■ **RECORDS FOR THIS TASK**

==> src/design/aeps_pkg.sv <==
// ----------------------------------------------------------------------------
// aeps_pkg
// Shared types and constants for the active/expired priority scheduler.
// ----------------------------------------------------------------------------
package aeps_pkg;

    localparam logic [3:0] MAX_PRIORITY = 4'd10;

    typedef enum logic [1:0] {
        FN_PICK      = 2'd0,
        FN_SET_READY = 2'd1,
        FN_SET_PRIO  = 2'd2,
        FN_SET_ID    = 2'd3
    } t_func;

    typedef enum logic [1:0] {
        ST_OK        = 2'd0,
        ST_BAD_PRIO  = 2'd1,
        ST_NOT_FOUND = 2'd2
    } t_status;

    // Search token that walks down the row of cells, one cell per cycle.
    typedef struct packed {
        logic        valid;
        t_func       func;
        logic [15:0] task_id;
        logic [3:0]  new_prio;
        logic        prio_bad;
        logic        found;
        logic [3:0]  best_prio;
        logic        matched;
    } t_token;

    // Commands broadcast from the controller to every cell.
    typedef struct packed {
        logic        wr_valid;
        t_func       func;
        logic [5:0]  slot;
        logic [15:0] task_id;
        logic        ready_flag;
        logic        grant_valid;
        logic        active_sel;
    } t_cmd;

endpackage

==> src/design/aeps_cell.sv <==
// ----------------------------------------------------------------------------
// aeps_cell
// One task table entry plus one stage of the search token chain.
// ----------------------------------------------------------------------------
module aeps_cell
    import aeps_pkg::*;
#(
    parameter int IW  = 6,
    parameter int IDX = 0
) (
    input  logic          i_clk,
    input  logic          i_rst_n,
    input  t_cmd          i_cmd,
    input  logic [IW-1:0] i_grant_idx,
    input  t_token        i_tok,
    input  logic [IW-1:0] i_idx,
    output t_token        o_tok,
    output logic [IW-1:0] o_idx
);

    logic [15:0]   r_id, n_id;
    logic          r_ready, n_ready;
    logic [3:0]    r_prio, n_prio;
    logic          r_list, n_list;
    t_token        r_tok, n_tok;
    logic [IW-1:0] r_idx, n_idx;

    always_comb begin
        n_id    = r_id;
        n_ready = r_ready;
        n_prio  = r_prio;
        n_list  = r_list;
        n_tok   = i_tok;
        n_idx   = i_idx;

        if (i_cmd.wr_valid && int'(i_cmd.slot) == IDX) begin
            case (i_cmd.func)
                FN_SET_READY: n_ready = i_cmd.ready_flag;
                FN_SET_ID: begin
                    n_id = i_cmd.task_id;
                    if (i_cmd.task_id == 16'd0) begin
                        n_ready = 1'b0;
                    end
                end
                default: ;
            endcase
        end

        if (i_cmd.grant_valid && i_grant_idx == IW'(IDX)) begin
            n_ready = 1'b0;
            n_list  = ~i_cmd.active_sel;
        end

        if (i_tok.valid) begin
            case (i_tok.func)
                FN_PICK: begin
                    if (r_ready && r_list == i_cmd.active_sel &&
                        (!i_tok.found || r_prio < i_tok.best_prio)) begin
                        n_tok.found     = 1'b1;
                        n_tok.best_prio = r_prio;
                        n_idx           = IW'(IDX);
                    end
                end
                FN_SET_PRIO: begin
                    // Only the first matching entry along the row takes the priority.
                    if (!i_tok.prio_bad && !i_tok.matched && r_id == i_tok.task_id) begin
                        n_tok.matched = 1'b1;
                        n_prio        = i_tok.new_prio;
                    end
                end
                default: ;
            endcase
        end
    end

    always_ff @(posedge i_clk) begin
        if (!i_rst_n) begin
            r_id      <= '0;
            r_ready   <= 1'b0;
            r_prio    <= '0;
            r_list    <= 1'b0;
            r_tok.valid <= 1'b0;
        end else begin
            r_id      <= n_id;
            r_ready   <= n_ready;
            r_prio    <= n_prio;
            r_list    <= n_list;
            r_tok     <= n_tok;
        end
    end

    always_ff @(posedge i_clk) begin
        r_idx           <= n_idx;
    end

    assign o_tok = r_tok;
    assign o_idx = r_idx;

endmodule

==> config.mk <==
export PLATFORM = sky130hd
export DESIGN_NAME = aeps_cell
export DESIGN_NICKNAME = d
export VERILOG_FILES = /design/src/design/aeps_pkg.sv /design/src/design/aeps_cell.sv
export SDC_FILE = /design/constraint.sdc
export NUM_CORES = 1
export LEC_CHECK = 0
export BUFFER_PORTS_ARGS = -buffer_cell sky130_fd_sc_hd__buf_2
export CORE_MARGIN = 2
export CORE_UTILIZATION = 45
export CTS_CLUSTER_DIAMETER = 200
export DETAILED_ROUTE_END_ITERATION = 16
export PLACE_DENSITY = 0.89
export SETUP_SLACK_MARGIN = 0.1
export SLEW_MARGIN = 10
export SYNTH_ARGS = -nofsm -noshare
export SYNTH_HDL_FRONTEND = slang
export SYNTH_SLANG_ARGS = --single-unit
==> constraint.sdc <==
create_clock -name i_clk -period 6.15 [get_ports i_clk]
set_input_delay 1.845 -clock i_clk [delete_from_list [all_inputs] [get_ports i_clk]]
set_output_delay 1.845 -clock i_clk [all_outputs]
set_load 0.01 [all_outputs]
Word-level counts from Yosys, hierarchy flattened:

Cells that the tools add are included.

* $add $sub $neg: 0
* multiply operators: 0
* div/mod/pow operators: 0
* $lt $le $gt $ge: 1
* eq/ne operators: 6
* shift-type cells: 0
* mux-type cells: 10
* bitwise gates (word level): 2
* reductions and logical operators: 19

Operators with widths (number)
* 2-to-1 mux 6 bit: 4
* equality test 16 bit: 1
* zero test 16 bit: 1
* zero test 6 bit: 2
* 2-to-1 mux 5 bit: 2
* logical AND 1 bit: 6
* AND reduction 3 bit: 2
* equality test 2 bit, second input constant: 2
* < comparator 4 bit: 1
* zero test 1 bit: 3
* 2-to-1 mux 1 bit: 3
* equality test 2 x 1 -> 1 bit, second input constant: 1
* zero test 2 bit: 1
* != test 2 bit, second input constant: 1
* inverter 1 bit: 2
* case mux 1 bit (2 select lines): 1
* AND reduction 2 bit: 1
* nonzero test 2 bit: 1
* OR reduction 2 bit: 1
* equality test 1 bit: 1
* logical OR 1 bit: 1

* flip-flop bits (word level): 58
* bits in latches: 0
* bits in writable memories: 0
* ROM bits: 0
* bits of input ports: 72
* output and inout port bits: 36
* logic and storage cells: 51
* memories kept: 0

Longest topological paths before layout:

* depth in word-level cells: 6
* gate-level depth with buffers: 7
* mapped depth without buffers: 6

Worst setup path after synthesis:

No wires, ideal clock.

* path type: input-to-reg
* start point: input port i_tok[2] (netlist name)
* end point: register r_tok, in the netlist o_tok[1] (data pin)
* library setup time: 260 ps
* arrival time: 3040 ps
* slack: 2850 ps
* stages: 7
* path buffers: 1
* cell sequence: inv_1 ha_1 a21o_1 a21oi_1 o21a_1 buf_2 mux2_2

RTL lines
* from (decl): RTL line aeps_cell.sv:15 `input t_token i_tok,`
* to (signal assigned): RTL line aeps_cell.sv:88 `r_tok <= n_tok;`
* to (decl): RTL line aeps_cell.sv:25 `t_token r_tok, n_tok;`

Worst setup path after layout:

* start point: input port i_rst_n
* end point: register r_ready

* longest elaborated chain between the ends: 2

RTL lines
* from (decl): RTL line aeps_cell.sv:12 `input logic i_rst_n,`
* inverter 1 bit (no line)
* OR reduction 2 bit (no line)
* to (signal assigned): RTL line aeps_cell.sv:85 `r_ready <= n_ready;`
* to (decl): RTL line aeps_cell.sv:22 `logic r_ready, n_ready;`

No other way between the ends.
A chain may end at the register's enable or synchronous reset.

==> impl_summary.log <==
INFO  metric seqCellArea = 1450 sq um
INFO  metric post-route-util = 0.632
INFO  metric post_cts_resized = 0
INFO  metric yosysWarnings = 0
INFO  metric slowest_stage = clkinv_1
INFO  metric power_per_cell_area = 261 nW/um^2
INFO  metric layout-drive-gt1-share = 0.431
INFO  metric required_time_of_the_critical_path = roughly 6400 ps
INFO  metric vias_per_cell = 4.73
INFO  metric global_route.overflow_total = 0
INFO  metric reg2reg_depth = 5
INFO  metric reg2reg_to = o_tok[1]$_DFFE_PP_
INFO  metric multi_input_comb_area = 793 sq um
INFO  metric place_congestion = 0.811
INFO  metric floorplan.die.width = 75.4 um
INFO  metric chipHeight = roughly 75 um
INFO  metric first_global_vias = approximately 1,700
INFO  metric first_pass_iters = 4
INFO  metric groute.usage.overall = 0.180
INFO  metric portBuffers = 107
INFO  metric yosys_register_bits = 58
INFO  metric grt_pass1_wl = 7.32 mm
INFO  metric largest_net_degree_at_the_start_of_global_routing = 40
INFO  metric cts.reportedPaths.clkPinSlew = around 60 ps
INFO  metric cp_data_arrival_time = 3520 ps
INFO  metric number_of_distinct_standard_cells_referenced_by_the_synthesized_netlist = 32
INFO  metric max-cap-violations = 0
INFO  metric hold_start = r_prio[2]$_SDFFE_PN0P_
INFO  metric regToRegSetupSlack = 4270 ps
INFO  metric final.fill_count = 411
INFO  metric rsz0062_at_grt = false
INFO  metric clk_root_buffer_cell = clkbuf_8
INFO  metric initialDrtViolationCount = 68
INFO  metric synthToLayoutAreaGrowth = 32.9%
INFO  metric cts_tree = done
INFO  metric setup_repair_bufs_after_cts = 0
INFO  metric worst_slew_pin_slew = slightly below 800 ps
INFO  metric core_area = 4820 sq um
INFO  metric timing.rr.start = r_prio[1]$_SDFFE_PN0P_
INFO  metric worst_skew = 5.94 ps
INFO  metric floorplan.rows = 25
INFO  metric hold_buffers = 0
INFO  metric holdPathStages = 2
INFO  metric layout.cells.most_common_list = buf_2 (107), dfxtp_1 (29), edfxtp_1 (29)
INFO  metric launching_element_type_of_the_critical_path = input port
INFO  metric gate_count_post_synth = 177
INFO  metric ioPinCount = approximately 110
INFO  metric max-clock-path-buffers = 2
INFO  metric die_area = 5680 sq um
INFO  metric dp.final_hpwl = 3.84 mm
INFO  metric routed_wire_length_per_instance = 13.6 um
INFO  metric num_vias = 1,711
INFO  metric fin_crit = 3310 ps
INFO  metric num-nets-final = 365
INFO  metric p_leak = 1.43 nW
INFO  metric setup_viol = 0
INFO  metric number_of_levels_the_h_tree_was_split_into = 3
INFO  metric clock.fmax = 302 MHz
INFO  metric syn-mean-instance-area = ~13 sq um
INFO  metric cts_sinks = between 50 and 60
INFO  metric synth.net_count = 252
INFO  metric status = finished clean
INFO  metric max_slew_margin = 0.483
INFO  metric whs_endpoint = r_prio[2]$_SDFFE_PN0P_
INFO  metric synth.yosys.seq_area_share = 0.633
INFO  metric floorplan.initialDensity = 0.476
INFO  metric cp_cell_sequence = buf_2, clkinv_1, a221oi_1
INFO  metric worst_path_largest_cell_delay = 680 ps
INFO  metric cts_buffers = 9
INFO  metric drv_slew = 0
INFO  metric mostFrequentLayoutCell = buf_2
INFO  metric drt_wl_total = 4.91 mm
INFO  metric insertion_delay = approximately 320 ps
INFO  metric finalCritPeriodShare = 0.538
INFO  metric cp_max_fo = 39
INFO  metric vdd.ir_drop.worst = 155 uV
INFO  metric worst_setup_path_end_kind = register
INFO  metric setup.worst_path.class = in2reg
INFO  metric post_synthesis_instance_area = 2290 sq um
INFO  metric final-hold-violation-count = 0
INFO  metric post-route-drc-count = 0
INFO  metric worstHoldPathType = reg2reg
INFO  metric antenna_violating_nets_post_route = 0
INFO  metric insertedDiodeCount = 0
INFO  metric crit_path_start = i_rst_n
INFO  metric grt_antenna_before_repair = 0
INFO  metric setup_total_negative_slack = 0 ps
[cell families after synthesis]
| family | Yosys count | synth area share |
|---|---|---|
| fa+ha+maj | 3 | 0.0164 |
| simple gates | 56 | 0.131 |
| flops | 58 | 0.633 |
| xor+xnor | 17 | 0.0650 |
| mux | 24 | 0.107 |
| buf+inv | 10 | 0.0207 |
| compound gates | 9 | 0.0267 |
[per-layer routing]
layer / up-vias / global-route usage / routed length [um]
li1: 863 / - / -
met1: 785 / 0.188 / 1980
met2: 56 / 0.325 / 2560
met3: 7 / 0.0463 / 289
met4: 0 / 0.101 / 83
met5: - / 0 / 0
[sequential cells by signal (all words and copies together) (netlist names)]
register / cells
r_ready: 1
o_tok: 30
r_prio: 4
r_id: 16
r_list: 1
o_idx: 6
[layout make-up]
type                            count  share of cell area
Multi-Input combinational cell    109               0.260
Clock buffer                       13              0.0489
Timing Repair Buffer              107               0.176
Inverter                            5             0.00616
Sequential cell                    58               0.476
Clock inverter                      3             0.00493
Tap cell                           67              0.0275
[how the worst max path moves through the flow]
stage,cells past startpoint,endpoint,slack (ps)
after floorplan,7,o_tok[1]$_DFFE_PP_,2850
after CTS,3,r_ready$_SDFFE_PP0P_,2800
after global routing,3,r_ready$_SDFFE_PP0P_,2630
after detailed placement,3,r_ready$_SDFFE_PP0P_,2470
final,3,r_ready$_SDFFE_PP0P_,2840
after global placement,3,r_ready$_SDFFE_PP0P_,2570
[worst max-delay path: cells and delay by family]
kind	cells	cell delay [ps]
compound gates	1	390
buf+inv	2	1270
[cell usage after synthesis, drive strengths merged]
library cell | instances | area, sq um
dfxtp | 29 | 581
edfxtp | 29 | 871
mux2i | 20 | 200
nor2 | 18 | 67.6
xnor2 | 13 | 114
nand2 | 10 | 37.5
nor2b | 7 | 43.8
nor4 | 7 | 58.8
nand4 | 5 | 31.3
inv | 4 | 15.0
mux2 | 4 | 45.0
xor2 | 4 | 35.0
a21oi | 3 | 15.0
buf | 3 | 21.3
ha | 3 | 37.5
clkbuf | 2 | 7.51
nand2b | 2 | 12.5
or2 | 2 | 12.5
a21o | 1 | 7.51
a221oi | 1 | 8.76
a311oi | 1 | 8.76
a41oi | 1 | 8.76
and2 | 1 | 6.26
clkinv | 1 | 3.75
nand3b | 1 | 7.51
nand4b | 1 | 8.76
nor3 | 1 | 5.00
nor4b | 1 | 8.76
o21a | 1 | 7.51
o21ai | 1 | 5.00
[power by group]
part           switching [W]  internal, W
combinational      0.0000396    0.0000364
sequential        0.00000399     0.000426
clock               0.000134     0.000155
total               0.000177     0.000617
[stage by stage]
step	power [W]	hold slack, ps	setup slack [ps]	std cells	area [sq um]
6_report	0.000794	483	2840	362	3050
5_1_grt	0.000822	529	2630	362	3050
4_1_cts	0.000802	485	2800	362	3050
3_5_place_dp	0.000515	477	2470	346	2880
3_3_place_gp	0.000513	458	2570	346	2880
2_1_floorplan	0.000464	439	2850	177	2290
(Power assumes the default switching activity.)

■ **TASK STATEMENT**
Of all the entries above, repeat only the lines from the line that has "A chain may" to the line that has "grt_pass1_wl = 7.32 mm", both lines included, exactly.

■ **REPLY TO THE EXERCISE**
A chain may end at the register's enable or synchronous reset.

==> impl_summary.log <==
INFO  metric seqCellArea = 1450 sq um
INFO  metric post-route-util = 0.632
INFO  metric post_cts_resized = 0
INFO  metric yosysWarnings = 0
INFO  metric slowest_stage = clkinv_1
INFO  metric power_per_cell_area = 261 nW/um^2
INFO  metric layout-drive-gt1-share = 0.431
INFO  metric required_time_of_the_critical_path = roughly 6400 ps
INFO  metric vias_per_cell = 4.73
INFO  metric global_route.overflow_total = 0
INFO  metric reg2reg_depth = 5
INFO  metric reg2reg_to = o_tok[1]$_DFFE_PP_
INFO  metric multi_input_comb_area = 793 sq um
INFO  metric place_congestion = 0.811
INFO  metric floorplan.die.width = 75.4 um
INFO  metric chipHeight = roughly 75 um
INFO  metric first_global_vias = approximately 1,700
INFO  metric first_pass_iters = 4
INFO  metric groute.usage.overall = 0.180
INFO  metric portBuffers = 107
INFO  metric yosys_register_bits = 58
INFO  metric grt_pass1_wl = 7.32 mm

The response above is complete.